RAS的分泌方式非常復雜,除了經典的分泌及調控途徑以外,還存在旁分泌和自分泌途徑[17-18]。已有研究證實,人類的左室以及左右心房細胞均表達Ang-(1-12),心房擴大繼發的細胞牽張是細胞Ang-(1-12)表達的主要原因,在擴大的心房組織中Chymase mRNA的表達也相應增加,提示Chymase途徑生成的Ang Ⅱ是病理狀態下心肌組織源性Ang Ⅱ的主要來源。除此之外,肥大細胞、腎小球系膜細胞、腎臟血管平滑肌細胞、內皮細胞以及間充質細胞內均發現有Chymase存在,但肥大細胞是心肌病理狀態下Ang Ⅱ的主要來源。采用反相高效液相色譜法研究Chymase抑制劑(chymostatin)、ACEI(賴諾普利)、Ang Ⅱ抑制劑(MLN-4760)以及腦啡肽酶抑制劑(SHC39370)對Ang的作用時發現,將Chymase抑制劑從抑制劑混合物中去除后,Ang Ⅱ的合成顯著減少;腦啡肽酶、ACE、ACE2僅能水解少量Ang-(1-12)。該研究證實,雖然Ang Ⅱ的來源途徑多樣,但Chymase是心臟組織源性Ang Ⅱ的主要合成酶。長期應用ACEI能夠顯著增加緩激肽介導的左室間質Chymase的活性上調,因此應用ACEI雖然能夠抑制RAS,但Chymase的活性上調仍會導致Ang Ⅱ顯著增加,這解釋了RAS抑制劑在心衰治療方面的局限性[19]。
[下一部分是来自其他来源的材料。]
--- src/rtl/mac_resolve_pkg.sv ---
// Shared constants and FSM encoding for the MAC carry-save resolver.
package mac_resolve_pkg;

    localparam int MR_W        = 40;
    localparam int OVF_MSB_DEF = 31;

    localparam logic [MR_W-1:0] SAT_POS = 40'h007FFFFFFF;
    localparam logic [MR_W-1:0] SAT_NEG = 40'hFF80000000;

    typedef enum logic {
        IDLE   = 1'b0,
        ADD_HI = 1'b1
    } state_t;

endpackage

--- src/rtl/mac_cpa_slice.sv ---
// Parameterised-width carry-propagate adder slice with carry-in and carry-out.
module mac_cpa_slice #(
    parameter int W = 20
) (
    input  logic [W-1:0] a,
    input  logic [W-1:0] b,
    input  logic         ci,
    output logic [W-1:0] s,
    output logic         co
);

    assign {co, s} = {1'b0, a} + {1'b0, b} + {{W{1'b0}}, ci};

endmodule
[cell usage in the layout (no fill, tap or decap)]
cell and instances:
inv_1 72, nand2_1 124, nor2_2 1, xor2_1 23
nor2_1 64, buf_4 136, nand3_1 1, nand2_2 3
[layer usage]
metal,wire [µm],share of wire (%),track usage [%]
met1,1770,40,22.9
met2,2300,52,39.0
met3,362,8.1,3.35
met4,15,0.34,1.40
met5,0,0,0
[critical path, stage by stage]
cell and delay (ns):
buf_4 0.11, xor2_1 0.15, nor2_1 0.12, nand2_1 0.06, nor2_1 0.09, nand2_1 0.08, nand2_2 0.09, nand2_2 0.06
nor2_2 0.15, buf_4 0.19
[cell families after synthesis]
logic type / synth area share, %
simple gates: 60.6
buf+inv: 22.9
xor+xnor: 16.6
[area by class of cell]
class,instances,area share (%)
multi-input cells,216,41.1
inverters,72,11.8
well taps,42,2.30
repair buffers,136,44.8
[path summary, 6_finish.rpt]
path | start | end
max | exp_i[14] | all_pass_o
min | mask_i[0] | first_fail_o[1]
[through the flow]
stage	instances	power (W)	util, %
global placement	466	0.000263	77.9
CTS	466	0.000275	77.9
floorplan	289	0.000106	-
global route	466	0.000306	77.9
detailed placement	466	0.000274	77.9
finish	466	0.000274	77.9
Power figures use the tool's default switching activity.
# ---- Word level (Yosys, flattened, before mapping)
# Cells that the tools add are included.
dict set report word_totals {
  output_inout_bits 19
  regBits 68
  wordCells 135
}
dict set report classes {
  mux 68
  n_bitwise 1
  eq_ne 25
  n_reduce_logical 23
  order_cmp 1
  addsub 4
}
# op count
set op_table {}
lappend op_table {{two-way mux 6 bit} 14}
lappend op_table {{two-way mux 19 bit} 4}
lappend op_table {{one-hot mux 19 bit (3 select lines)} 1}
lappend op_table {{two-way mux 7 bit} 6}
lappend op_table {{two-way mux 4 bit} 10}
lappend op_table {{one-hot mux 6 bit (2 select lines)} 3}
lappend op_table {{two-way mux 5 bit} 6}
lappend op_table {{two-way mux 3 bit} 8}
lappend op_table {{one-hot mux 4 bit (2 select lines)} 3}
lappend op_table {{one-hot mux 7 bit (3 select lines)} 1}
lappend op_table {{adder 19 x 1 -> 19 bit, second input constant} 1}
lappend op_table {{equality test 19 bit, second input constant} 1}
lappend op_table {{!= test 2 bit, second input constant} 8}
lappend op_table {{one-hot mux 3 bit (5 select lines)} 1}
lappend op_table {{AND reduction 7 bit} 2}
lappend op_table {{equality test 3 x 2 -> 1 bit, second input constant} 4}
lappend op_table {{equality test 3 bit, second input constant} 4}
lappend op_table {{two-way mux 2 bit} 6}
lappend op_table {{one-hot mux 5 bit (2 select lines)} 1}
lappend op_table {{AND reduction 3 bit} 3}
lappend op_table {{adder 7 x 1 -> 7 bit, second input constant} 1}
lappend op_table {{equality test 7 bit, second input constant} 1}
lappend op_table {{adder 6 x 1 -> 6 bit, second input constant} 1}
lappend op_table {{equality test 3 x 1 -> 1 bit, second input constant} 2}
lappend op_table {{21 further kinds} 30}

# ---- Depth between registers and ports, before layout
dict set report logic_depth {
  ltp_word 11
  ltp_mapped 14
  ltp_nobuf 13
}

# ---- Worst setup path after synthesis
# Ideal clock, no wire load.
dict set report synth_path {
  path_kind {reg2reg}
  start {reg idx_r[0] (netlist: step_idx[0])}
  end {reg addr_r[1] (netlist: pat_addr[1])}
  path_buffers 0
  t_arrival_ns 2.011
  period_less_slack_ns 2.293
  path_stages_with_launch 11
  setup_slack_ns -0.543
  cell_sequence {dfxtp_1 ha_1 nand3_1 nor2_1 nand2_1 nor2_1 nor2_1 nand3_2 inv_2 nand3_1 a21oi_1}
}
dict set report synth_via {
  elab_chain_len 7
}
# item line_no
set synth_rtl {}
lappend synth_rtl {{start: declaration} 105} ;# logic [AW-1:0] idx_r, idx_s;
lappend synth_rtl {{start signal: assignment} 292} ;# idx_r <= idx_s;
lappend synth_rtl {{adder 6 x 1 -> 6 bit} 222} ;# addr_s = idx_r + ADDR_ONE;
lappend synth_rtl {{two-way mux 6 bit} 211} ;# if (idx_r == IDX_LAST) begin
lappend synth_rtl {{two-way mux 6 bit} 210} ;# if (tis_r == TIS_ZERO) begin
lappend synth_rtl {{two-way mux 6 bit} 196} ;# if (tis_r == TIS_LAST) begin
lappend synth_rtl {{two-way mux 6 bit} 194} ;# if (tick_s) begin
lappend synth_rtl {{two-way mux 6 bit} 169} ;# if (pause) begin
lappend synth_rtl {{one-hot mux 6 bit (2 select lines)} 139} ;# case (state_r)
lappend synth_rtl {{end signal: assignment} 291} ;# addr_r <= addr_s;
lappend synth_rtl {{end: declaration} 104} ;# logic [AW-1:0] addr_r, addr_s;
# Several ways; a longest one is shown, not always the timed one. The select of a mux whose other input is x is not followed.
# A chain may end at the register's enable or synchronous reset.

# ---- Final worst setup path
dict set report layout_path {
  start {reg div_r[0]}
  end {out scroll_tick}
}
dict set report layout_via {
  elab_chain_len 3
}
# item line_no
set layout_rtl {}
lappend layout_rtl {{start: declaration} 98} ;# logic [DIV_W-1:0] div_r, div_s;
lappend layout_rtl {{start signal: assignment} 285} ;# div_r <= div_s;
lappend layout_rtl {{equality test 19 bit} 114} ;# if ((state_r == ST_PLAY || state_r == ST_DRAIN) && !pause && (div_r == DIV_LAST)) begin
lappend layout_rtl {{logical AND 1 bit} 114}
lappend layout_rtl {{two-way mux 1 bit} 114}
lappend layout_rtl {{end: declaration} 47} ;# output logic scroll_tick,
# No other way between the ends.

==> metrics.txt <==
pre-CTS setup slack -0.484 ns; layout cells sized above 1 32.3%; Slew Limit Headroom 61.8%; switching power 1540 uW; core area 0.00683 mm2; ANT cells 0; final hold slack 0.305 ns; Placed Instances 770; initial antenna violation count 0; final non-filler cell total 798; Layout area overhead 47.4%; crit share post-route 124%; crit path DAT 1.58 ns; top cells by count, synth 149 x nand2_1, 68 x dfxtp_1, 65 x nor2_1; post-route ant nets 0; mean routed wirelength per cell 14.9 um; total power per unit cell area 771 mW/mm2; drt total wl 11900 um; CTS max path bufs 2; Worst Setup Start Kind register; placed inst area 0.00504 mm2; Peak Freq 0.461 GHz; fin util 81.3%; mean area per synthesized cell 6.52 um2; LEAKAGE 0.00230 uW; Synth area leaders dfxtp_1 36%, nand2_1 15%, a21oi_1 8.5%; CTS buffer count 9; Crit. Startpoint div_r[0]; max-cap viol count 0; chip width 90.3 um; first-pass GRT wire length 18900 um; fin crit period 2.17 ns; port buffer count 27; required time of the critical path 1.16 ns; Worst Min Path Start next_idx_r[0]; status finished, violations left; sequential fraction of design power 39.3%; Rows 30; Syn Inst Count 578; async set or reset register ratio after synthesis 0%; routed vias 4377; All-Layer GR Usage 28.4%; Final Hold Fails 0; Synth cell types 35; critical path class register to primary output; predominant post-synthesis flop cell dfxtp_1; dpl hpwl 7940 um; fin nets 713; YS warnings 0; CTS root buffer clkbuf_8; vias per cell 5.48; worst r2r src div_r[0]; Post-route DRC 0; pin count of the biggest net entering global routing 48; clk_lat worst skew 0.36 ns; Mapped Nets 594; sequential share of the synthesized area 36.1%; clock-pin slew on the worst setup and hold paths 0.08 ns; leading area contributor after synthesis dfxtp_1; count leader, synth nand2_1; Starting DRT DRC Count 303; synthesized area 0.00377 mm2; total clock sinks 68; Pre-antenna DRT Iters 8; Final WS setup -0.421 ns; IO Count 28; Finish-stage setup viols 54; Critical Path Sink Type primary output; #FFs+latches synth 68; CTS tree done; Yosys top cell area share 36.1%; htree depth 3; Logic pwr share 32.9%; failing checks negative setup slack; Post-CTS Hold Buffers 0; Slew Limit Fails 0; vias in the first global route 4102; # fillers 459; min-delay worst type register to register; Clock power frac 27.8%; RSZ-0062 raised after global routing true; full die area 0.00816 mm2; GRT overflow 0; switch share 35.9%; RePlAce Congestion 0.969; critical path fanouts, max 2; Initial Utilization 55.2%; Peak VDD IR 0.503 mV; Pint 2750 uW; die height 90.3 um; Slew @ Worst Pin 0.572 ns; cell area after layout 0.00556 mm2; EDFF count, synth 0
$ cat src/rtl/core_issue_ctrl.sv
// Issue sequencer between decode and execute: gates dispatch on scoreboard
// hazards, holds the front end during multi-cycle mul and outstanding memory
// accesses, and turns a taken branch into a one-cycle decode flush.
module core_issue_ctrl
  import core_issue_ctrl_pkg::*;
  #(
  parameter int MUL_LATENCY = 3
  ) (
  input  logic             clk,
  input  logic             rst,
  core_issue_ctrl_if.slave bus
);

  localparam int CNT_W = (MUL_LATENCY > 2) ? $clog2(MUL_LATENCY) : 1;
  localparam logic [CNT_W-1:0] CNT_INIT = CNT_W'(MUL_LATENCY - 1);
  localparam logic [CNT_W-1:0] CNT_ONE  = CNT_W'(1);
  localparam logic             MUL_MULTI = (MUL_LATENCY > 1);

  issue_state          state_q, state_d;
  logic [CNT_W-1:0]    cnt_q, cnt_d;
  logic                flush_q, flush_d;
  logic                mem_req_q, mem_req_d;
  logic                hazard;
  logic                issue;
  logic                stall;
  logic                in_run;
  logic [NUM_REGS-1:0] pending;

  core_issue_scoreboard u_sb (
    .clk         (clk),
    .rst         (rst),
    .wb_valid_i  (bus.wb_valid),
    .wb_rd_i     (bus.wb_rd),
    .set_i       (issue & bus.dec_writeback),
    .set_rd_i    (bus.dec_rd),
    .dec_valid_i (bus.dec_valid),
    .uses_ra_i   (bus.dec_uses_ra),
    .uses_rb_i   (bus.dec_uses_rb),
    .writeback_i (bus.dec_writeback),
    .ra_i        (bus.dec_ra),
    .rb_i        (bus.dec_rb),
    .rd_i        (bus.dec_rd),
    .hazard_o    (hazard),
    .pending_o   (pending)
  );

  // Dispatch and hold decisions; a taken branch suppresses the hold so the
  // wrong-path insn is flushed rather than kept in decode
  always_comb begin
    in_run = (state_q == ISSUE_RUN);
    issue  = ~rst & in_run & bus.dec_valid & ~hazard & ~bus.branch_taken & ~flush_q;
    stall  = ~rst & (~in_run | (hazard & ~bus.branch_taken));
  end

  // FSM next state, mul countdown and memory request
  always_comb begin
    state_d   = state_q;
    cnt_d     = cnt_q;
    mem_req_d = mem_req_q;
    flush_d   = bus.branch_taken;
    case (state_q)
      ISSUE_RUN: begin
        if (issue) begin
          if (bus.dec_mul && MUL_MULTI) begin
            state_d = ISSUE_MUL_WAIT;
            cnt_d   = CNT_INIT;
          end else if (bus.dec_ldst) begin
            state_d   = ISSUE_MEM_WAIT;
            mem_req_d = 1'b1;
          end
        end
      end
      ISSUE_MUL_WAIT: begin
        cnt_d = cnt_q - CNT_ONE;
        if (cnt_q == CNT_ONE) state_d = ISSUE_RUN;
      end
      ISSUE_MEM_WAIT: begin
        if (bus.mem_ack) begin
          mem_req_d = 1'b0;
          state_d   = ISSUE_RUN;
        end
      end
      default: begin
        state_d   = ISSUE_RUN;
        mem_req_d = 1'b0;
      end
    endcase
  end

  // Control registers; reset returns to RUN and drops any pending access
  always_ff @(posedge clk) begin
    if (rst) begin
      state_q   <= ISSUE_RUN;
      cnt_q     <= '0;
      flush_q   <= 1'b0;
      mem_req_q <= 1'b0;
    end else begin
      state_q   <= state_d;
      cnt_q     <= cnt_d;
      flush_q   <= flush_d;
      mem_req_q <= mem_req_d;
    end
  end

  assign bus.issue      = issue;
  assign bus.stall      = stall;
  assign bus.flush      = flush_q;
  assign bus.mem_req    = mem_req_q;
  assign bus.scoreboard = pending;

endmodule
==> src/rtl/cla_adder_pipe.sv <==
// cla_adder_pipe: pipelined carry-lookahead add/sub, one BLOCK slice per stage; CLA_FLAGS_EN adds zero/neg/ovf
module cla_adder_pipe
   import cla_pkg::*;
#(
   parameter int WIDTH = 32,
   parameter int BLOCK = 16
) (
   input  logic             clk,
   input  logic             rst_n,
   input  logic             in_valid,
   output logic             in_ready,
   input  logic [WIDTH-1:0] a,
   input  logic [WIDTH-1:0] b,
   input  logic             sub,
   input  logic             c_in,
   output logic             out_valid,
   input  logic             out_ready,
   output logic [WIDTH-1:0] sum,
   output logic             c_out,
   output logic             gg,
   output logic             pg
`ifdef CLA_FLAGS_EN
   ,
   output logic             zero,
   output logic             neg,
   output logic             ovf
`endif
);

   localparam int STAGES = cla_stages(WIDTH, BLOCK);
   localparam int LAST   = STAGES - 1;

   if (!cla_block_legal(BLOCK) || (WIDTH % BLOCK) != 0) begin : g_bad_cfg
      $error("cla_adder_pipe: WIDTH must be a multiple of BLOCK and BLOCK one of 4, 8, 16");
   end

   logic [WIDTH-1:0]  w_b_eff;
   logic              w_ci;
   logic [STAGES:0]   w_load;
   logic [STAGES-1:0] w_valid;

   assign w_b_eff = sub ? ~b : b;
   assign w_ci    = sub | c_in;

   // a stage may load when it is empty or its content moves on this cycle
   always_comb begin
      w_load[STAGES] = out_ready;
      for (int i = STAGES - 1; i >= 0; i--)
         w_load[i] = !w_valid[i] | w_load[i+1];
   end

   for (genvar k = 0; k < STAGES; k++) begin : g_stage
      localparam int LO  = k * BLOCK;
      localparam int SRC = WIDTH - LO;

      logic [SRC-1:0]      w_src_a;
      logic [SRC-1:0]      w_src_b;
      logic                w_src_valid;
      logic                w_src_ci;
      logic                w_src_gg;
      logic                w_src_pg;
      logic [BLOCK-1:0]    w_s;
      logic                w_co;
      logic                w_g;
      logic                w_p;
      logic [LO+BLOCK-1:0] w_sum;
      logic [LO+BLOCK-1:0] r_sum;
      cla_ctl_t            r_ctl;

      if (k == 0) begin : g_src
         assign w_src_a     = a;
         assign w_src_b     = w_b_eff;
         assign w_src_valid = in_valid;
         assign w_src_ci    = w_ci;
         assign w_src_gg    = 1'b0;
         assign w_src_pg    = 1'b1;
         assign w_sum       = w_s;
      end else begin : g_src
         assign w_src_a     = g_stage[k-1].g_rem.r_a;
         assign w_src_b     = g_stage[k-1].g_rem.r_b;
         assign w_src_valid = g_stage[k-1].r_ctl.valid;
         assign w_src_ci    = g_stage[k-1].r_ctl.carry;
         assign w_src_gg    = g_stage[k-1].r_ctl.gg;
         assign w_src_pg    = g_stage[k-1].r_ctl.pg;
         assign w_sum       = {w_s, g_stage[k-1].r_sum};
      end

      cla_block #(.BLOCK(BLOCK)) u_blk (
         .a  (w_src_a[BLOCK-1:0]),
         .b  (w_src_b[BLOCK-1:0]),
         .ci (w_src_ci),
         .s  (w_s),
         .co (w_co),
         .G  (w_g),
         .P  (w_p)
      );

      assign w_valid[k] = r_ctl.valid;

      // register this slice; payload moves only with a real beat so idle stages hold their contents
      always_ff @(posedge clk) begin
         if (!rst_n) begin
            r_ctl <= '0;
            r_sum <= '0;
         end else if (w_load[k]) begin
            r_ctl.valid <= w_src_valid;
            if (w_src_valid) begin
               r_ctl.carry <= w_co;
               r_ctl.gg    <= w_g | (w_p & w_src_gg);
               r_ctl.pg    <= w_p & w_src_pg;
               r_sum       <= w_sum;
            end
         end
      end

      if (k < LAST) begin : g_rem
         logic [SRC-BLOCK-1:0] r_a;
         logic [SRC-BLOCK-1:0] r_b;

         // hand the not-yet-added operand slices to the next stage
         always_ff @(posedge clk) begin
            if (!rst_n) begin
               r_a <= '0;
               r_b <= '0;
            end else if (w_load[k] && w_src_valid) begin
               r_a <= w_src_a[SRC-1:BLOCK];
               r_b <= w_src_b[SRC-1:BLOCK];
            end
         end
      end
   end

`ifdef CLA_FLAGS_EN
   logic w_ovf;
   logic r_zero;
   logic r_neg;
   logic r_ovf;

   assign w_ovf = (g_stage[LAST].w_src_a[BLOCK-1] == g_stage[LAST].w_src_b[BLOCK-1]) &
                  (g_stage[LAST].w_sum[WIDTH-1] != g_stage[LAST].w_src_a[BLOCK-1]);

   // flags ride with the final sum so they stay aligned under back-pressure
   always_ff @(posedge clk) begin
      if (!rst_n) begin
         r_zero <= 1'b0;
         r_neg  <= 1'b0;
         r_ovf  <= 1'b0;
      end else if (w_load[LAST] && g_stage[LAST].w_src_valid) begin
         r_zero <= ~|g_stage[LAST].w_sum;
         r_neg  <= g_stage[LAST].w_sum[WIDTH-1];
         r_ovf  <= w_ovf;
      end
   end

   assign zero = r_zero;
   assign neg  = r_neg;
   assign ovf  = r_ovf;
`endif

   assign in_ready  = w_load[0] & rst_n;
   assign out_valid = w_valid[LAST] & rst_n;
   assign sum       = g_stage[LAST].r_sum;
   assign c_out     = g_stage[LAST].r_ctl.carry;
   assign gg        = g_stage[LAST].r_ctl.gg;
   assign pg        = g_stage[LAST].r_ctl.pg;

endmodule

==> config.mk <==
export PLATFORM = sky130hd
export DESIGN_NAME = cla_adder_pipe
export DESIGN_NICKNAME = d
export VERILOG_FILES = /design/src/rtl/cla_pkg.sv /design/src/rtl/cla_block.sv /design/src/rtl/cla_adder_pipe.sv
export SDC_FILE = /design/constraint.sdc
export NUM_CORES = 1
export LEC_CHECK = 0
export CAP_MARGIN = 20
export CELL_PAD_IN_SITES_DETAIL_PLACEMENT = 1
export CELL_PAD_IN_SITES_GLOBAL_PLACEMENT = 2
export CORE_ASPECT_RATIO = 1.25
export CORE_MARGIN = 2
export CORE_UTILIZATION = 32
export CTS_CLUSTER_DIAMETER = 120
export DETAILED_ROUTE_END_ITERATION = 16
export PLACE_DENSITY = 0.9
export RECOVER_POWER = 100
export SETUP_SLACK_MARGIN = 0.1
export SLEW_MARGIN = 20
export SYNTH_ARGS = -nofsm -noshare
export SYNTH_HDL_FRONTEND = slang
export SYNTH_SLANG_ARGS = --single-unit
==> constraint.sdc <==
create_clock -name clk -period 6.3 [get_ports clk]
set_input_delay 0.945 -clock clk [delete_from_list [all_inputs] [get_ports clk]]
set_output_delay 0.945 -clock clk [all_outputs]
set_load 0.02 [all_outputs]
$ cat src/rtl/mem_stage.sv
// ---------------------------------------------------------------------------
// mem_stage
//   Memory-access pipeline stage sitting between the ex_mem and mem_wb
//   registers. Non-memory instructions flow through combinationally. Loads
//   and stores issue a single request to the memory controller and hold the
//   pipeline (stall_req_o) until the controller reports completion. Load data
//   is sign/zero-extended before being handed to writeback.
//
// Ports
//   clk, rst          clock, asynchronous active-high reset
//   ex_*_i            instruction from the ex_mem register (held while stalled)
//   flush_i           discard the current instruction
//   mc_*_o / mc_*_i   memory controller request / response
//   valid_o, wd_o, wreg_o, wdata_o   result toward mem_wb
//   stall_req_o       hold upstream stages this cycle
//   misaligned_o      one-cycle pulse for a misaligned load/store
//
// Controller handshake: mc_req_o stays high with stable request fields until
// a cycle where mc_ready_i=1 (the request is accepted on that edge). The
// response is a one-cycle mc_done_i pulse carrying mc_rdata_i, which may come
// in the accept cycle itself or any later cycle.
// ---------------------------------------------------------------------------
module mem_stage #(
    parameter int ADDR_W = 32,
    parameter int DATA_W = 32
) (
    input  logic              clk,
    input  logic              rst,
    input  logic              ex_valid_i,
    input  logic [4:0]        ex_wd_i,
    input  logic              ex_wreg_i,
    input  logic [DATA_W-1:0] ex_wdata_i,
    input  logic [3:0]        ex_memop_i,
    input  logic [ADDR_W-1:0] ex_mem_addr_i,
    input  logic [DATA_W-1:0] ex_store_data_i,
    input  logic              flush_i,
    output logic              mc_req_o,
    output logic              mc_we_o,
    output logic [ADDR_W-1:0] mc_addr_o,
    output logic [1:0]        mc_size_o,
    output logic [DATA_W-1:0] mc_wdata_o,
    input  logic              mc_ready_i,
    input  logic              mc_done_i,
    input  logic [DATA_W-1:0] mc_rdata_i,
    output logic              valid_o,
    output logic [4:0]        wd_o,
    output logic              wreg_o,
    output logic [DATA_W-1:0] wdata_o,
    output logic              stall_req_o,
    output logic              misaligned_o
);

    typedef enum logic [2:0] {
        S_IDLE  = 3'd0,
        S_REQ   = 3'd1,
        S_WAIT  = 3'd2,
        S_DONE  = 3'd3,
        S_DRAIN = 3'd4
    } state_t;

    state_t            state_q, state_d;
    logic [3:0]        memop_q, memop_d;   // memop of the access in flight
    logic [DATA_W-1:0] rdata_q, rdata_d;   // extended load result

    // memop encoding: 1=LB 2=LH 3=LW 4=LBU 5=LHU 6=SB 7=SH 8=SW
    function automatic logic op_is_mem(input logic [3:0] op);
        return (op >= 4'd1) && (op <= 4'd8);
    endfunction

    function automatic logic op_is_load(input logic [3:0] op);
        return (op >= 4'd1) && (op <= 4'd5);
    endfunction

    function automatic logic [1:0] op_size(input logic [3:0] op);
        case (op)
            4'd1, 4'd4, 4'd6: op_size = 2'd0;
            4'd2, 4'd5, 4'd7: op_size = 2'd1;
            default:          op_size = 2'd2;
        endcase
    endfunction

    function automatic logic [DATA_W-1:0] load_extend(input logic [3:0] op,
                                                      input logic [DATA_W-1:0] d);
        case (op)
            4'd1:    load_extend = {{(DATA_W-8){d[7]}}, d[7:0]};
            4'd2:    load_extend = {{(DATA_W-16){d[15]}}, d[15:0]};
            4'd4:    load_extend = {{(DATA_W-8){1'b0}}, d[7:0]};
            4'd5:    load_extend = {{(DATA_W-16){1'b0}}, d[15:0]};
            default: load_extend = d;
        endcase
    endfunction

    function automatic logic [DATA_W-1:0] store_align(input logic [3:0] op,
                                                      input logic [DATA_W-1:0] d);
        case (op_size(op))
            2'd0:    store_align = {{(DATA_W-8){1'b0}}, d[7:0]};
            2'd1:    store_align = {{(DATA_W-16){1'b0}}, d[15:0]};
            default: store_align = d;
        endcase
    endfunction

    logic       ex_is_mem;
    logic [1:0] ex_size;
    logic       ex_misaligned;

    assign ex_is_mem     = op_is_mem(ex_memop_i);
    assign ex_size       = op_size(ex_memop_i);
    assign ex_misaligned = ex_is_mem &&
                           (((ex_size == 2'd1) && ex_mem_addr_i[0]) ||
                            ((ex_size == 2'd2) && (ex_mem_addr_i[1:0] != 2'b00)));

    always_ff @(posedge clk or posedge rst) begin
        if (rst) begin
            state_q <= S_IDLE;
            memop_q <= 4'd0;
            rdata_q <= '0;
        end else begin
            state_q <= state_d;
            memop_q <= memop_d;
            rdata_q <= rdata_d;
        end
    end

    always_comb begin
        state_d      = state_q;
        memop_d      = memop_q;
        rdata_d      = rdata_q;
        mc_req_o     = 1'b0;
        mc_we_o      = 1'b0;
        mc_addr_o    = '0;
        mc_size_o    = 2'd0;
        mc_wdata_o   = '0;
        valid_o      = 1'b0;
        wd_o         = 5'd0;
        wreg_o       = 1'b0;
        wdata_o      = '0;
        stall_req_o  = 1'b0;
        misaligned_o = 1'b0;

        // Outputs are forced quiet while reset is held, so an abandoned
        // access cannot leak a stall or result during the reset pulse.
        if (!rst) begin
            case (state_q)
                S_IDLE: begin
                    if (!ex_is_mem) begin
                        valid_o = ex_valid_i && !flush_i;
                        wd_o    = ex_wd_i;
                        wreg_o  = ex_wreg_i && ex_valid_i && !flush_i;
                        wdata_o = ex_wdata_i;
                    end else if (ex_valid_i && !flush_i) begin
                        if (ex_misaligned) begin
                            // Retire without writeback; no request issued.
                            misaligned_o = 1'b1;
                            valid_o      = 1'b1;
                            wd_o         = ex_wd_i;
                        end else begin
                            stall_req_o = 1'b1;
                            memop_d     = ex_memop_i;
                            state_d     = S_REQ;
                        end
                    end
                end

                S_REQ: begin
                    mc_req_o    = 1'b1;
                    mc_we_o     = !op_is_load(memop_q);
                    mc_addr_o   = ex_mem_addr_i;
                    mc_size_o   = op_size(memop_q);
                    mc_wdata_o  = store_align(memop_q, ex_store_data_i);
                    stall_req_o = 1'b1;
                    if (mc_ready_i) begin
                        if (mc_done_i) begin
                            rdata_d = load_extend(memop_q, mc_rdata_i);
                            // Access already finished: a flush just drops it.
                            state_d = flush_i ? S_IDLE : S_DONE;
                        end else begin
                            state_d = flush_i ? S_DRAIN : S_WAIT;
                        end
                    end else if (flush_i) begin
                        state_d = S_IDLE;
                    end
                end

                S_WAIT: begin
                    stall_req_o = 1'b1;
                    if (mc_done_i) begin
                        rdata_d = load_extend(memop_q, mc_rdata_i);
                        state_d = flush_i ? S_IDLE : S_DONE;
                    end else if (flush_i) begin
                        state_d = S_DRAIN;
                    end
                end

                S_DONE: begin
                    valid_o = 1'b1;
                    wd_o    = ex_wd_i;
                    if (op_is_load(memop_q)) begin
                        wreg_o  = ex_wreg_i;
                        wdata_o = rdata_q;
                    end
                    state_d = S_IDLE;
                end

                S_DRAIN: begin
                    // Accepted access must complete before the stage is reused.
                    stall_req_o = 1'b1;
                    if (mc_done_i) begin
                        state_d = S_IDLE;
                    end
                end

                default: state_d = S_IDLE;
            endcase
        end
    end

endmodule
<file path="config.mk">
export PLATFORM = sky130hd
export DESIGN_NAME = fp_mult_rr_arbiter
export DESIGN_NICKNAME = d
export VERILOG_FILES = /design/src/rtl/fp_mult_arb_pkg.sv /design/src/rtl/arb_tag_fifo.sv /design/src/rtl/fp_mult_rr_arbiter.sv
export SDC_FILE = /design/constraint.sdc
export NUM_CORES = 1
export LEC_CHECK = 0
export CAP_MARGIN = 5
export CORE_AREA = 3 3 159 161
export DETAILED_ROUTE_END_ITERATION = 10
export DIE_AREA = 0 0 162 164
export SYNTH_ARGS = -nofsm -noshare
export SYNTH_HDL_FRONTEND = slang
export SYNTH_SLANG_ARGS = --single-unit
</file>
<file path="constraint.sdc">
create_clock -name clk -period 5.2 [get_ports clk]
set_input_delay 1.04 -clock clk [delete_from_list [all_inputs] [get_ports clk]]
set_output_delay 1.04 -clock clk [all_outputs]
set_load 0.02 [all_outputs]
</file>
Chymase還存在于肥大細胞顆粒中,在肥大細胞缺乏的大鼠中長期應用ACEI未能觀察到Chymase的活性增加,提示肥大細胞分泌的Chymase參與Ang Ⅱ逃逸;而在正常大鼠中,Chymase抑制劑能夠顯著降低大鼠左室間質Ang Ⅱ的水平,說明Chymase是組織源性Ang Ⅱ的關鍵酶。病理狀態下肥大細胞的細胞顆粒釋放增加,缺血再灌注后犬的心肌間質以及細胞內Chymase的活性均上調,并且該變化能夠被口服Chymase抑制劑所抑制,提示Chymase是促進心肌病理進展的關鍵環節[20]。肥大細胞并非是心臟組織Chymase的唯一來源,Chymase合成和代謝的詳細機制目前尚不清楚[20-21]。除Ang-(1-12)外,其他Chymase依賴性調節肽也參與炎性反應和組織重構[19]。
動物研究顯示,切除卵巢會導致肥大細胞數量、Ang Ⅱ水平以及Chymase活性增加;而長期雌激素治療可減輕上述改變,提示雌激素對心臟的保護作用可能是通過減少局部組織Chymase依賴的Ang Ⅱ發揮作用[22]。Chymase途徑生成的Ang Ⅱ獨立于體循環系統,且是病理狀態下心衰進展的主要原因[23-24],研究組織源性Ang Ⅱ抑制劑是預防心衰進展的重要方向。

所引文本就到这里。